▸ **WORK REQUEST**
Scan the records below for the line with "parameter int unsigned BURST_ALIGN" and the line with "burst_size = 3'b000;". Repeat those two lines and every line between them exactly, and nothing else.

Stored data
==> flow/design.v <==
module address_generation_unit #(
    parameter int unsigned ADDR_WIDTH      = 32,
    parameter int unsigned MAX_BURST_SIZE  = 128,   
    parameter int unsigned BURST_ALIGN  = 32      
) (
    input  logic                        clk_i,
    input  logic                        rst_ni,
    input  logic                        cfg_valid_i,
    input  logic [ADDR_WIDTH-1:0]       base_addr_i,       
    input  logic [ADDR_WIDTH-1:0]       stride_i,          
    input  logic [15:0]                 count_i,           
    input  logic [ADDR_WIDTH-1:0]       element_size_i,    
    input  logic [2:0]                  access_pattern_i,  
    input  logic                        start_i,
    output logic                        cfg_ready_o,
    output logic                        addr_valid_o,
    output logic [ADDR_WIDTH-1:0]       addr_o,
    output logic [7:0]                  burst_len_o,       
    output logic [2:0]                  burst_size_o,      
    output logic                        last_addr_o,       
    input  logic                        addr_ready_i,
    output logic                        done_o,
    output logic [15:0]                 remaining_o        
);
  typedef enum logic [2:0] {
    IDLE,
    CALC_BURST,
    GEN_ADDR,
    WAIT_READY,
    DONE
  } agu_state_t;
  agu_state_t state_q, state_d;
  logic [ADDR_WIDTH-1:0] base_addr_q, base_addr_d;
  logic [ADDR_WIDTH-1:0] stride_q, stride_d;
  logic [15:0]           count_q, count_d;
  logic [15:0]           remaining_q, remaining_d;
  logic [ADDR_WIDTH-1:0] current_addr_q, current_addr_d;
  logic [ADDR_WIDTH-1:0] element_size_q, element_size_d;
  logic [2:0]            pattern_q, pattern_d;
  logic [7:0]            burst_len;
  logic [2:0]            burst_size;
  logic [ADDR_WIDTH-1:0] aligned_addr;
  logic                  can_coalesce;
  always_comb begin
    logic [ADDR_WIDTH-1:0] addr_mask;
    addr_mask = (BURST_ALIGN - 1);
    aligned_addr = (current_addr_q & ~addr_mask);   
    logic [ADDR_WIDTH-1:0] bytes_to_transfer;
    bytes_to_transfer = remaining_q * element_size_q;
    if (element_size_q == 1) begin
      burst_size = 3'b000;   
    end else if (element_size_q == 2) begin
      burst_size = 3'b001;   
    end else if (element_size_q == 4) begin
      burst_size = 3'b010;   
    end else if (element_size_q == 8) begin
      burst_size = 3'b011;   
    end else begin
      burst_size = 3'b010;   
    end
    logic [ADDR_WIDTH-1:0] max_burst_bytes;
    max_burst_bytes = (remaining_q * element_size_q < MAX_BURST_SIZE) ? 
                      (remaining_q * element_size_q) : MAX_BURST_SIZE;
    max_burst_bytes = (max_burst_bytes & ~((1 << burst_size) - 1));
    burst_len = ((max_burst_bytes >> burst_size) > 256) ? 
                255 : ((max_burst_bytes >> burst_size) - 1);
    can_coalesce = (remaining_q > 1) && 
                   (pattern_q == 3'b000) &&   
                   ((current_addr_q & addr_mask) == 0);   
  end
  always_comb begin
    state_d = state_q;
    base_addr_d = base_addr_q;
    stride_d = stride_q;
    count_d = count_q;
    remaining_d = remaining_q;
    current_addr_d = current_addr_q;
    element_size_d = element_size_q;
    pattern_d = pattern_q;
    cfg_ready_o = 1'b0;
    addr_valid_o = 1'b0;
    addr_o = aligned_addr;
    burst_len_o = burst_len;
    burst_size_o = burst_size;
    last_addr_o = 1'b0;
    done_o = 1'b0;
    remaining_o = remaining_q;
    case (state_q)
      IDLE: begin
        cfg_ready_o = 1'b1;
        if (cfg_valid_i && start_i) begin
          base_addr_d = base_addr_i;
          stride_d = stride_i;
          count_d = count_i;
          remaining_d = count_i;
          current_addr_d = base_addr_i;
          element_size_d = element_size_i;
          pattern_d = access_pattern_i;
          state_d = CALC_BURST;
        end
      end
      CALC_BURST: begin
        state_d = GEN_ADDR;
      end
      GEN_ADDR: begin
        addr_valid_o = 1'b1;
        addr_o = aligned_addr;
        burst_len_o = burst_len;
        burst_size_o = burst_size;
        last_addr_o = (remaining_q <= (burst_len + 1));
        if (addr_ready_i) begin
          case (pattern_q)
            3'b000: begin   
              logic [ADDR_WIDTH-1:0] bytes_transferred;
              bytes_transferred = (burst_len + 1) << burst_size;
              current_addr_d = current_addr_q + bytes_transferred;
              remaining_d = remaining_q - ((burst_len + 1));
            end
            3'b001: begin   
              current_addr_d = current_addr_q + stride_q;
              remaining_d = remaining_q - 1;
            end
            default: begin   
              current_addr_d = current_addr_q + element_size_q;
              remaining_d = remaining_q - 1;
            end
          endcase
          if (remaining_d == 0) begin
            state_d = DONE;
          end else begin
            state_d = CALC_BURST;
          end
        end
      end
      DONE: begin
        done_o = 1'b1;
        if (!cfg_valid_i) begin
          state_d = IDLE;
        end
      end
      default: begin
        state_d = IDLE;
      end
    endcase
  end
  always_ff @(posedge clk_i or negedge rst_ni) begin
    if (!rst_ni) begin
      state_q <= IDLE;
      base_addr_q <= '0;
      stride_q <= '0;
      count_q <= '0;
      remaining_q <= '0;
      current_addr_q <= '0;
      element_size_q <= '0;
      pattern_q <= '0;
    end else begin
      state_q <= state_d;
      base_addr_q <= base_addr_d;
      stride_q <= stride_d;
      count_q <= count_d;
      remaining_q <= remaining_d;
      current_addr_q <= current_addr_d;
      element_size_q <= element_size_d;
      pattern_q <= pattern_d;
    end
  end
endmodule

▸ **TASK RESULT**
    parameter int unsigned BURST_ALIGN  = 32      
) (
    input  logic                        clk_i,
    input  logic                        rst_ni,
    input  logic                        cfg_valid_i,
    input  logic [ADDR_WIDTH-1:0]       base_addr_i,       
    input  logic [ADDR_WIDTH-1:0]       stride_i,          
    input  logic [15:0]                 count_i,           
    input  logic [ADDR_WIDTH-1:0]       element_size_i,    
    input  logic [2:0]                  access_pattern_i,  
    input  logic                        start_i,
    output logic                        cfg_ready_o,
    output logic                        addr_valid_o,
    output logic [ADDR_WIDTH-1:0]       addr_o,
    output logic [7:0]                  burst_len_o,       
    output logic [2:0]                  burst_size_o,      
    output logic                        last_addr_o,       
    input  logic                        addr_ready_i,
    output logic                        done_o,
    output logic [15:0]                 remaining_o        
);
  typedef enum logic [2:0] {
    IDLE,
    CALC_BURST,
    GEN_ADDR,
    WAIT_READY,
    DONE
  } agu_state_t;
  agu_state_t state_q, state_d;
  logic [ADDR_WIDTH-1:0] base_addr_q, base_addr_d;
  logic [ADDR_WIDTH-1:0] stride_q, stride_d;
  logic [15:0]           count_q, count_d;
  logic [15:0]           remaining_q, remaining_d;
  logic [ADDR_WIDTH-1:0] current_addr_q, current_addr_d;
  logic [ADDR_WIDTH-1:0] element_size_q, element_size_d;
  logic [2:0]            pattern_q, pattern_d;
  logic [7:0]            burst_len;
  logic [2:0]            burst_size;
  logic [ADDR_WIDTH-1:0] aligned_addr;
  logic                  can_coalesce;
  always_comb begin
    logic [ADDR_WIDTH-1:0] addr_mask;
    addr_mask = (BURST_ALIGN - 1);
    aligned_addr = (current_addr_q & ~addr_mask);   
    logic [ADDR_WIDTH-1:0] bytes_to_transfer;
    bytes_to_transfer = remaining_q * element_size_q;
    if (element_size_q == 1) begin
      burst_size = 3'b000;   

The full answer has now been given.